Olhei ao redor com mais atenção e por fim vi ao longe os edifícios antigos... De Angkor.

— Impossível!

— Você dirigiu até aqui, meu lorde – A assombração de branco finalmente falou comigo parando ao meu lado e olhando para o mesmo arco – Em outro mundo, em dias passados, sua primeira neta que ainda nascerá, morreu diante desse portão. Ela se transformou em chuva e foi levada pelo poder universal que atravessa os mundos até uma nova casa – E nisso ela me olhou fixa – Não sou a bruxa que conheceu naquele dia, eu sou um espírito que ainda vaga por esse mundo se desfragmentando em alivio por poder voltar a me libertar e renascer. Em minha última vida me chamavam de Dama. Em minha última vida... Eu também morri em água e estou aqui para lhe proteger na primeira de infinitas vezes. Eu renascerei como sua filha, meu senhor, e você me chamará de Maria. Eu que morri em água, renascerei de um homem e trarei a vida a chuva que regará esse mundo. Eu serei um dos seus mais infalíveis escudos.

— Impossível!

Disse entre os dentes me afastando dela que não se moveu. Eu vi o corpo dela direito e percebi que era translúcido, e ficava ainda mais etéreo com o dia nascendo à nossas costas...

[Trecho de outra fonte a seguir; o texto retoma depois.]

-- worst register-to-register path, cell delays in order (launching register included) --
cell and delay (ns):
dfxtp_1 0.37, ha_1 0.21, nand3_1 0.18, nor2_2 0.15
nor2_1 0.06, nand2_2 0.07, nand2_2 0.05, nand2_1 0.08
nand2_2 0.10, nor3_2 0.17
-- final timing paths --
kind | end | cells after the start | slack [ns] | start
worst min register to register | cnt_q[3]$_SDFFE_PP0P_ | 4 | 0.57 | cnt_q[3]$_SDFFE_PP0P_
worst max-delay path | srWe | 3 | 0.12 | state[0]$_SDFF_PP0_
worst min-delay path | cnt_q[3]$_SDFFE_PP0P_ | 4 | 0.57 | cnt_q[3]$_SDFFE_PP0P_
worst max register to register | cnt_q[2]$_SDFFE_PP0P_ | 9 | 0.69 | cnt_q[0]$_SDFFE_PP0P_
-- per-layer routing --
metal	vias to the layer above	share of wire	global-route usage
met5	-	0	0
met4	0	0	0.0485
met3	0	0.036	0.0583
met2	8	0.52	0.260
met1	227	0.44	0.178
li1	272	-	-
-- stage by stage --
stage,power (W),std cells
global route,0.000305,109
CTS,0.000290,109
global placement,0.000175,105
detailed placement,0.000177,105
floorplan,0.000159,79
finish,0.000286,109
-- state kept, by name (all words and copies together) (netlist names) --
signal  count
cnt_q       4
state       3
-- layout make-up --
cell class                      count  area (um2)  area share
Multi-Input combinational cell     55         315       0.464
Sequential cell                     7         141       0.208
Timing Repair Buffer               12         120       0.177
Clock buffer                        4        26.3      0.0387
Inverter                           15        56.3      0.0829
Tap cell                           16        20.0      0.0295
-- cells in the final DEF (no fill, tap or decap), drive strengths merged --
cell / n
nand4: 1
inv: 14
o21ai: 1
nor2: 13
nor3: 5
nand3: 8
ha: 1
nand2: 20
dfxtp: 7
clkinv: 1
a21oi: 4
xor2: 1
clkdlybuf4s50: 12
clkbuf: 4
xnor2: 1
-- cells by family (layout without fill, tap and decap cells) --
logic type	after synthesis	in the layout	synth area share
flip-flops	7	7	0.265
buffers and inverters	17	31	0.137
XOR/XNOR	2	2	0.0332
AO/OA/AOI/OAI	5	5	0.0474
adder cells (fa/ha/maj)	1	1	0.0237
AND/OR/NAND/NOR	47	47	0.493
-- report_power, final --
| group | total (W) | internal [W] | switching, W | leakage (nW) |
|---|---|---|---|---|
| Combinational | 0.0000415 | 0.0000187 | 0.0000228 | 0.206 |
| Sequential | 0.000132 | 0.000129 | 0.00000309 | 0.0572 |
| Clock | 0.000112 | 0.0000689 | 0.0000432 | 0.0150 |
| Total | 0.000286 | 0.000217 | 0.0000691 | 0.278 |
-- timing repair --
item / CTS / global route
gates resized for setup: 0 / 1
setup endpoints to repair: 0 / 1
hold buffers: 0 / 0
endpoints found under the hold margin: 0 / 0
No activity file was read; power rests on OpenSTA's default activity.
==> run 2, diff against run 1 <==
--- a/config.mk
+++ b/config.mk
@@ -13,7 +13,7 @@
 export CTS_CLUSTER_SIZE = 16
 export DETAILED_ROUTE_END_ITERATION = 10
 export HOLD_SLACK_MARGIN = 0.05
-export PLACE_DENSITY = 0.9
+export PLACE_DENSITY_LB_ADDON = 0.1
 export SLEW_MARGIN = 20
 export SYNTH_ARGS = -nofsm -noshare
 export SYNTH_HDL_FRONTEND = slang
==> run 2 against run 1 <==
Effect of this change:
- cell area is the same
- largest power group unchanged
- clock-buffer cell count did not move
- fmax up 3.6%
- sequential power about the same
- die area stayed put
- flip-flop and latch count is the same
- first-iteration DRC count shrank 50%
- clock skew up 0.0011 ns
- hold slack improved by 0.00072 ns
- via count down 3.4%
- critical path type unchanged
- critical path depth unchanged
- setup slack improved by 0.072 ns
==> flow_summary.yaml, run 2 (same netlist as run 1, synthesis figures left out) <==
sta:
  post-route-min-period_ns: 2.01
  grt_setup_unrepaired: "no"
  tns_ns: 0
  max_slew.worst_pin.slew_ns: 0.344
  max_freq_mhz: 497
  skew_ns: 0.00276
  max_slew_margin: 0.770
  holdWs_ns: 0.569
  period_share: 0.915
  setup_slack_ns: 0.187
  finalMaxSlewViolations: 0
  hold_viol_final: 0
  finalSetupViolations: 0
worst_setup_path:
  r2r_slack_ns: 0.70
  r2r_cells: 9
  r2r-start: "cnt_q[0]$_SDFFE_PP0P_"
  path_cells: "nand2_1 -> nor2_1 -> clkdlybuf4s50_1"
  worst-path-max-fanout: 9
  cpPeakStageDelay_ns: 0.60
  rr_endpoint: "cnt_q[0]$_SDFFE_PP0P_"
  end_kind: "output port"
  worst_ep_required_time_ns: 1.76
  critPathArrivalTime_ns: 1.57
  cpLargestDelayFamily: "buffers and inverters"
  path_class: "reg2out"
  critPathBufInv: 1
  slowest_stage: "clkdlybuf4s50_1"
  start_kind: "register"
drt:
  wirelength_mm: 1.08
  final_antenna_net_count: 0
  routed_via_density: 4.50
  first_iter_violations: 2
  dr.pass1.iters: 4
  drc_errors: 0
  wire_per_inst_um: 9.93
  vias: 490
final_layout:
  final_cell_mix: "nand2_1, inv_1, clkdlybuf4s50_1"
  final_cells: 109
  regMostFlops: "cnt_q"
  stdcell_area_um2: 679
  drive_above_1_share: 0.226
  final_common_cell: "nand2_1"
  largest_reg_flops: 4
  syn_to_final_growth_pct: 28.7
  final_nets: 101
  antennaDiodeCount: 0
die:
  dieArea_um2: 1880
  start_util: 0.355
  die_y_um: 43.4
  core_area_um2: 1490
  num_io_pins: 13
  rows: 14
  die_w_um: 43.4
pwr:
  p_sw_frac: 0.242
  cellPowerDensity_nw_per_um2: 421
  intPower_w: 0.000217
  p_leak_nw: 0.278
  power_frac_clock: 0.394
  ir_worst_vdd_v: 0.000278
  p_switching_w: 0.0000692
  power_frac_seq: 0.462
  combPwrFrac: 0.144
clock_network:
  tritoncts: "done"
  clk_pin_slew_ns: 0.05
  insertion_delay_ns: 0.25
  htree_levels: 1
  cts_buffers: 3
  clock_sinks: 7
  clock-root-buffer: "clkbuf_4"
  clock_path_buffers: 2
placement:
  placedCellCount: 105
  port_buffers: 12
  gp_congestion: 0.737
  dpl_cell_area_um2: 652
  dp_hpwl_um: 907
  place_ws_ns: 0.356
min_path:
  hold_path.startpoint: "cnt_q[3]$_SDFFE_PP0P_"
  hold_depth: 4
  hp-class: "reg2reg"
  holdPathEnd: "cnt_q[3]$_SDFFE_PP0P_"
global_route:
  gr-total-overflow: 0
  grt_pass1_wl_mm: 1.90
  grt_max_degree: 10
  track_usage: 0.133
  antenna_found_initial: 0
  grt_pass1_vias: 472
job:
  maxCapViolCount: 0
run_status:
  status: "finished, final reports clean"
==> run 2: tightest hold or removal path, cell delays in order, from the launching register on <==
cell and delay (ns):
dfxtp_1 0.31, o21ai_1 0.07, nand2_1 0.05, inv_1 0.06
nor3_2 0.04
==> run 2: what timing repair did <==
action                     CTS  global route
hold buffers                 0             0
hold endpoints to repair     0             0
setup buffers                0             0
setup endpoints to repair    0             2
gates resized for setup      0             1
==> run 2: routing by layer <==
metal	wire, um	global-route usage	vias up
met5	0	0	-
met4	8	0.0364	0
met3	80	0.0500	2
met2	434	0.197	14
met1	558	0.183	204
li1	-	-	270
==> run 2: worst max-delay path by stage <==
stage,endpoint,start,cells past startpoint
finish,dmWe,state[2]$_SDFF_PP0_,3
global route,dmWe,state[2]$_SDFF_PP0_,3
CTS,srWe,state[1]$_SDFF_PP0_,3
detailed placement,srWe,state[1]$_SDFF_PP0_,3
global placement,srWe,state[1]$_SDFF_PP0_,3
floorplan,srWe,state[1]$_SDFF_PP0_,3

— Eu estou me fundindo aos poucos a alma dela, em breve seremos uno – Ela se voltou para mim e sorriu – Você a amará e ela a você como nada nem ninguém antes ou depois se atou nesse mundo. Será um laço de pai e filha inexplicável. Sentirá, quando sentir. Eu lhe trouxe até aqui, porque aqui terminou para todos nós, e começará para todos nós. Eu queria que soubesse... Que mesmo que não acredite em magia, ela acredita em você e você, meu senhor, foi o escolhido para protegê-la nesse mundo e guardá-la.